Overview
To address the need for a method to measure the capsule reorientation as well as to facilitate further investigation and experimental data collection, the primary focus of the project shifted to creating the foundations of a comprehensive testing suite and workflow. The primary function of this testing suite is to streamline the creation, operation, and data collection of experiments dealing with the robotic handling of the spheremapping process.
Prior to this project, there were no pre-established software suits that could be used for the team's experimental use. As such, the programming and operation of the following suite was created during the project time frame.
Experimental Workflow
The experimental workflow as depicted above consisted primarily of three subcomponents. The first, RT Tool Box and Robot, involved the physical implementation of the experiment. This required the robot arm to be programmed to perform different testing scenarios of the current spheremapping process. After the programming was completed, they were controlled in conjunction with the camera systems, LabView and Pylon. Per each cycle of robotic programming and data collection, the resulting images and video were saved to a local computer for processing through either OpenCV or MATLAB.

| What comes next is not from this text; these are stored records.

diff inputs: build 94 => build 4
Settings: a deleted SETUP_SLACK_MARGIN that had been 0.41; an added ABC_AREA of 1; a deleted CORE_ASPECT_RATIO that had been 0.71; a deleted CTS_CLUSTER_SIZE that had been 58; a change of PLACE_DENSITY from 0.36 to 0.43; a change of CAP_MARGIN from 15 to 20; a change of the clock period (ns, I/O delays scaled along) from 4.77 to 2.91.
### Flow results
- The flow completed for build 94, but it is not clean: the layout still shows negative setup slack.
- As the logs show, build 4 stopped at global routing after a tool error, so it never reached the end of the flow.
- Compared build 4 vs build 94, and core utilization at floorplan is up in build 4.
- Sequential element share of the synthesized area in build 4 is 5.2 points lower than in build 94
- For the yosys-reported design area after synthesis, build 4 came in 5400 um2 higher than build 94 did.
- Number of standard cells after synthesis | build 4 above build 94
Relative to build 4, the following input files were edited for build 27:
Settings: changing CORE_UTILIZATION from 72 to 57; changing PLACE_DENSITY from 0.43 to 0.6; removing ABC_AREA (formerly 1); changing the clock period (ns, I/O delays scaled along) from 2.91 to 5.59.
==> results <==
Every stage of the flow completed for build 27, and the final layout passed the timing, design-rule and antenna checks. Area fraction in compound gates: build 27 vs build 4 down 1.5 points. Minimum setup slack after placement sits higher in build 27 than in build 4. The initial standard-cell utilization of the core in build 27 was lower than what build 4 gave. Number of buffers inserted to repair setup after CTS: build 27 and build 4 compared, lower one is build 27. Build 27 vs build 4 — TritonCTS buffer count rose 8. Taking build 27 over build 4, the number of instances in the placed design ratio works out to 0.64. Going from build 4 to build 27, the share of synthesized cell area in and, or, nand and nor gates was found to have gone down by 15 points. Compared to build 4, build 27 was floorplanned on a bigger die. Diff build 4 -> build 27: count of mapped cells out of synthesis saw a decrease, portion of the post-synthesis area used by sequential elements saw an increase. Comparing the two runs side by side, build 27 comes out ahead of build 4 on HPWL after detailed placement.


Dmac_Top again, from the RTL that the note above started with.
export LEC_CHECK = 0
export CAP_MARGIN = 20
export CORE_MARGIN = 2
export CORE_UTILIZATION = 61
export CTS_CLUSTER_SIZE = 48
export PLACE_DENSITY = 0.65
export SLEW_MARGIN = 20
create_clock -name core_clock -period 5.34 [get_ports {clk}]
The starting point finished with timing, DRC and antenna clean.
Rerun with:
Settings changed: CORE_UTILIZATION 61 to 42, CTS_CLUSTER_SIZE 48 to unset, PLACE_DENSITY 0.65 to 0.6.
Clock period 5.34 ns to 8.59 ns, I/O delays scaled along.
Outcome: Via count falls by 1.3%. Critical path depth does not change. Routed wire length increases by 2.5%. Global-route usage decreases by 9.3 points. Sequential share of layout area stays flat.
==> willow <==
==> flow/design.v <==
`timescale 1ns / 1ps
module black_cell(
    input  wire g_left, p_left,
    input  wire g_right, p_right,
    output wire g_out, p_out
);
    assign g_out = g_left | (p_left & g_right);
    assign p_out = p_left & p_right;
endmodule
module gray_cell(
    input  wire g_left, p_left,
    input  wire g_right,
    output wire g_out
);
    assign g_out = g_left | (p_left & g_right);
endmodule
Design cordic_stage, start of the top module:
module cordic_stage (clk, reset, X_i, Y_i, Z_i, X_O, Y_O, Z_O);
  input clk;
  input reset;
  input  signed [15:0] X_i;
  input  signed [15:0] Y_i;
  input  signed [15:0] Z_i;
  output signed [15:0] X_O;
  output signed [15:0] Y_O;
  output signed [15:0] Z_O;
wire signed [15:0] as_O_asx_w_st1, as_O_asy_w_st1, as_O_asz_w_st1; 
wire signed [15:0] X_w_st1_st2, Y_w_st1_st2, Z_w_st1_st2;
wire signed [15:0] mux_z_st1_out;
wire dff_st1_out, xor_st1;
xor xor_gate(xor_st1, Z_i[15], Z_i[14]);
mux_2to1 mux_st1(.in0(Z_i), .in1({{2{Z_i[14]}}, {Z_i[13:0]}}), .sel(xor_st1), .out(mux_z_st1_out));
dff dff_st1(.in(xor_st1), .out(dff_st1_out), .clk(clk), .reset(reset));
add_sub asx_st1(.as_in1(X_i), .as_in2(Y_i), .as_control(~(mux_z_st1_out[15])), .as_out(as_O_asx_w_st1));
reg16b  reg16bxout_st1(.reg_in(as_O_asx_w_st1), .reg_out(X_w_st1_st2), .clk(clk), .reset(reset));
add_sub asy_st1(.as_in1(Y_i), .as_in2(X_i), .as_control(mux_z_st1_out[15]), .as_out(as_O_asy_w_st1));
reg16b  reg16byout_st1(.reg_in(as_O_asy_w_st1), .reg_out(Y_w_st1_st2), .clk(clk), .reset(reset));
add_sub asz_st1(.as_in1(mux_z_st1_out), .as_in2(16'h2000), .as_control(~(mux_z_st1_out[15])), .as_out(as_O_asz_w_st1));
  ...
For scale: ~780 flip-flops, ~98 I/O pins.
Settings: LEC_CHECK=0, CAP_MARGIN=20, CORE_MARGIN=2, CORE_UTILIZATION=72, CTS_CLUSTER_DIAMETER=392, CTS_CLUSTER_SIZE=95, SLEW_MARGIN=20, TNS_END_PERCENT=5; clock period 1.07 ns.
run.sh (not shown) runs the stock make flow with config.mk's settings and CLKGATE_MAP_FILE=.
The baseline died in detailed placement (3_5_place_dp) on DPL-0033.
Then changed:
- ABC_AREA: not set -> 1
- CTS_CLUSTER_DIAMETER: 392 -> 395
- CTS_CLUSTER_SIZE: 95 -> not set
- TNS_END_PERCENT: 5 -> 45
- clock period: 1.07 -> 2.66 ns (I/O delays scaled with it)
=>
- With this change the flow completed, yet does not pass: setup timing
- area after synthesis increases by a few percent
- synthesized cell count rose by a quarter to a third
- die area rises by a few percent
Then changed:
- ABC_AREA: 1 -> not set
- CORE_UTILIZATION: 72 -> 52
- CTS_CLUSTER_DIAMETER: 395 -> not set
- TNS_END_PERCENT: 45 -> not set
- clock period: 2.66 -> 3.52 ns (I/O delays scaled with it)
The changed run finished clean; routed wire length came out lower by about 15%; final cell count went down by about 17%; cell area goes down by about 8%.
Then changed:
- CORE_UTILIZATION: 52 -> 70
- clock period: 3.52 -> 3.17 ns (I/O delays scaled with it)
- This time the run produced a layout that fails on setup timing
- final area came out higher by a few percent
- non-clock buffer count went up by 196
- flip-flop count stays the same
- first-iteration DRC count increases by well over a third
- count of clock-buffer cells in the layout falls by 23
- worst setup slack loses 0.14 ns
- utilization is higher by 23 points
- via count climbs by a few percent

* * *

run A:
cordic_stage again, from the RTL that the note above started with.
==> flow/design.v (excerpt) <==
module cordic_stage (clk, reset, X_i, Y_i, Z_i, X_O, Y_O, Z_O);
Settings: LEC_CHECK=0, CAP_MARGIN=5, CELL_PAD_IN_SITES_GLOBAL_PLACEMENT=0, CORE_MARGIN=2, CORE_UTILIZATION=61, CTS_CLUSTER_SIZE=43, GPL_ROUTABILITY_DRIVEN=0, GPL_TIMING_DRIVEN=1, MAX_ROUTING_LAYER=met4, MIN_ROUTING_LAYER=met1, SLEW_MARGIN=0; clock period 3.36 ns.
Run A ran to completion and came out clean on the timing, design-rule and antenna checks.
Here is what was changed in the inputs of run B compared with run A.
- an added TNS_END_PERCENT of 15
- an added PLACE_DENSITY_LB_ADDON of 0.01
- a change of CAP_MARGIN from 5 to 10
- an added CELL_PAD_IN_SITES_DETAIL_PLACEMENT of 1
- a change of GPL_ROUTABILITY_DRIVEN from 0 to 1
- a change of CORE_UTILIZATION from 61 to 15
- a change of the clock period (ns, I/O delays scaled along) from 3.36 to 5.04
--- outcome ---
Placeable core region went up by more than 100% going from run A to run B.
Run A → run B: pre-placement core utilization lower, sum of met3 wire segment lengths after detailed routing went down, number of cells on the worst reg-to-reg path up 1.
### run B -> run C
- changing CORE_MARGIN from 2 to 7
- changing PLACE_DENSITY_LB_ADDON from 0.01 to 0.28
- changing GPL_TIMING_DRIVEN from 1 to 0
- changing CTS_CLUSTER_SIZE from 43 to 15
- setting HOLD_SLACK_MARGIN to 0.24 for the first time
- setting CTS_CLUSTER_DIAMETER to 68 for the first time
- changing CELL_PAD_IN_SITES_DETAIL_PLACEMENT from 1 to 2
- changing the clock period (ns, I/O delays scaled along) from 5.04 to 4.98
Results
Compared to run B, the router laid down less metal wire for run C.
Of the two values seen for master of the slowest instance on the critical path, o41ai_2 was produced by run B and dfxtp_1 by run C.
From run C to run B, final number of max-transition violations did not move at all.
Standard cell core area of run C falls short of that of run B slightly.
[compare] base=run B new=run C: global-route usage went down 1.6 points.
A critical path class of reg2reg is what run C shows, while reg2out belongs to run B.
Setup changes, run C to run D
- CTS_CLUSTER_DIAMETER: 68 -> unset
- GPL_ROUTABILITY_DRIVEN: 1 -> 0
- CORE_MARGIN: 7 -> 2
- TNS_END_PERCENT: 15 -> unset
- CTS_CLUSTER_SIZE: 15 -> 43
- CORE_UTILIZATION: 15 -> 70
- HOLD_SLACK_MARGIN: 0.24 -> unset
- CAP_MARGIN: 10 -> 5
- SLEW_MARGIN: 0 -> 15
- CELL_PAD_IN_SITES_DETAIL_PLACEMENT: 2 -> unset
- PLACE_DENSITY_LB_ADDON: 0.28 -> unset
- GPL_TIMING_DRIVEN: 0 -> 1
- the clock period (ns, I/O delays scaled along): 4.98 -> 2.9
## What came out
Run D: all stages done; final checks FAILED (negative setup slack).
In the tables for run D and run C, achievable clock frequency reads lower with run C.
[design/flow/config.mk]
export PLATFORM = sky130hd
export DESIGN_NAME = IOTDF
export DESIGN_NICKNAME = IOTDF
export VERILOG_FILES = /design/flow/design.v
export SDC_FILE = /design/flow/constraint.sdc
export NUM_CORES = 4
export LEC_CHECK = 0
export ABC_AREA = 0
export CAP_MARGIN = 20
export CORE_MARGIN = 2
export CORE_UTILIZATION = 67
export GPL_ROUTABILITY_DRIVEN = 1
export MAX_ROUTING_LAYER = met5
export MIN_ROUTING_LAYER = met1
export SETUP_SLACK_MARGIN = 0.08
export SLEW_MARGIN = 20
export TNS_END_PERCENT = 20
[design/flow/constraint.sdc]
create_clock -name core_clock -period 2.54 [get_ports {clk}]
set_input_delay 0.5080 -clock core_clock [delete_from_list [all_inputs] [get_ports {clk}]]
set_output_delay 0.5080 -clock core_clock [all_outputs]
set_load 0.01 [all_outputs]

Due to the smoothness and lack of distinguishing features on the capsule surface, a fiducial pattern was necessary to etch on the capsule. This pattern allowed for the extraction of orientation information from captured images. Asymmetry was a key aspect when designing the fiducial. Its orientation can be distinguished in the event of 90 or 180 degree rotations that could result in singularities. Additionally, hash marks were introduced as a back-up measurement and scaling tool. This pattern was micro-laser etched on five testing capsules by in-house technicians at General Atomics. The exact tolerance was not made available.
Hardware
The final experimental setup shown above was housed in the micro-fabrication lab at the General Atomics, Energy Group facility. Two high resolution cameras, one with a higher resolution, the other with a higher frame rate, were fixed to capture images and video of the testing scenarios. To avoid losing the 5 etched testing capsules, blue tape was used to cover the optical table mounting holes and silicone sticky pads were placed to capture them in case they dropped.
Improvised polarizing sheet cut-outs were used to diffuse parts of an LED light, which were critical in making the fiducials visible for image processing. In the images below, the left one is of an etched capsule where the lighting has been untouched. The right image is of the same etched capsule using the diffused lighting method.
Software
To determine the orientation of the observed capsule, software was used for image and video processing. Traditional measuring tools were not suitable due to the scale of the target, its glass properties, and the nature of the measurement. The math required to extract pose estimation was first confirmed manually using sample images via MATLAB. The process involved the following steps:
Determine pixel coordinates of three points on the circle
Determine the equation of the circle for the shell in order to extract the radius information
Select & determine coordinates of the fiducial point(s)
Convert the fiducial coordinates to 3D coordinates
Solve for the rotation matrix, thereby characterizing the rotation of the capsule in Euler angles of yaw, pitch, and roll
After characterizing the rotation of the capsule using the method above, attention shifted to the development of an automated program capable of processing video footage and compiling rotation history in text or CSV (comma separated values) files. The framework for a regression estimation approach using OpenCV (an open source computer vision framework) in Python was established but remains a work in progress as the algorithms for robust tracking are highly involved. Depicted below is the testing implementation of the automated orientation tracking.
As mentioned, the described testing system and workflow are intended to be the foundations of a more comprehensive testing suite. Early testing of the system shows promise - delivering reasonable orientation and drift calculation results to the hundredths of a degree. On another note, the system has been designed to be modular to adapt to different conditions or different systems altogether.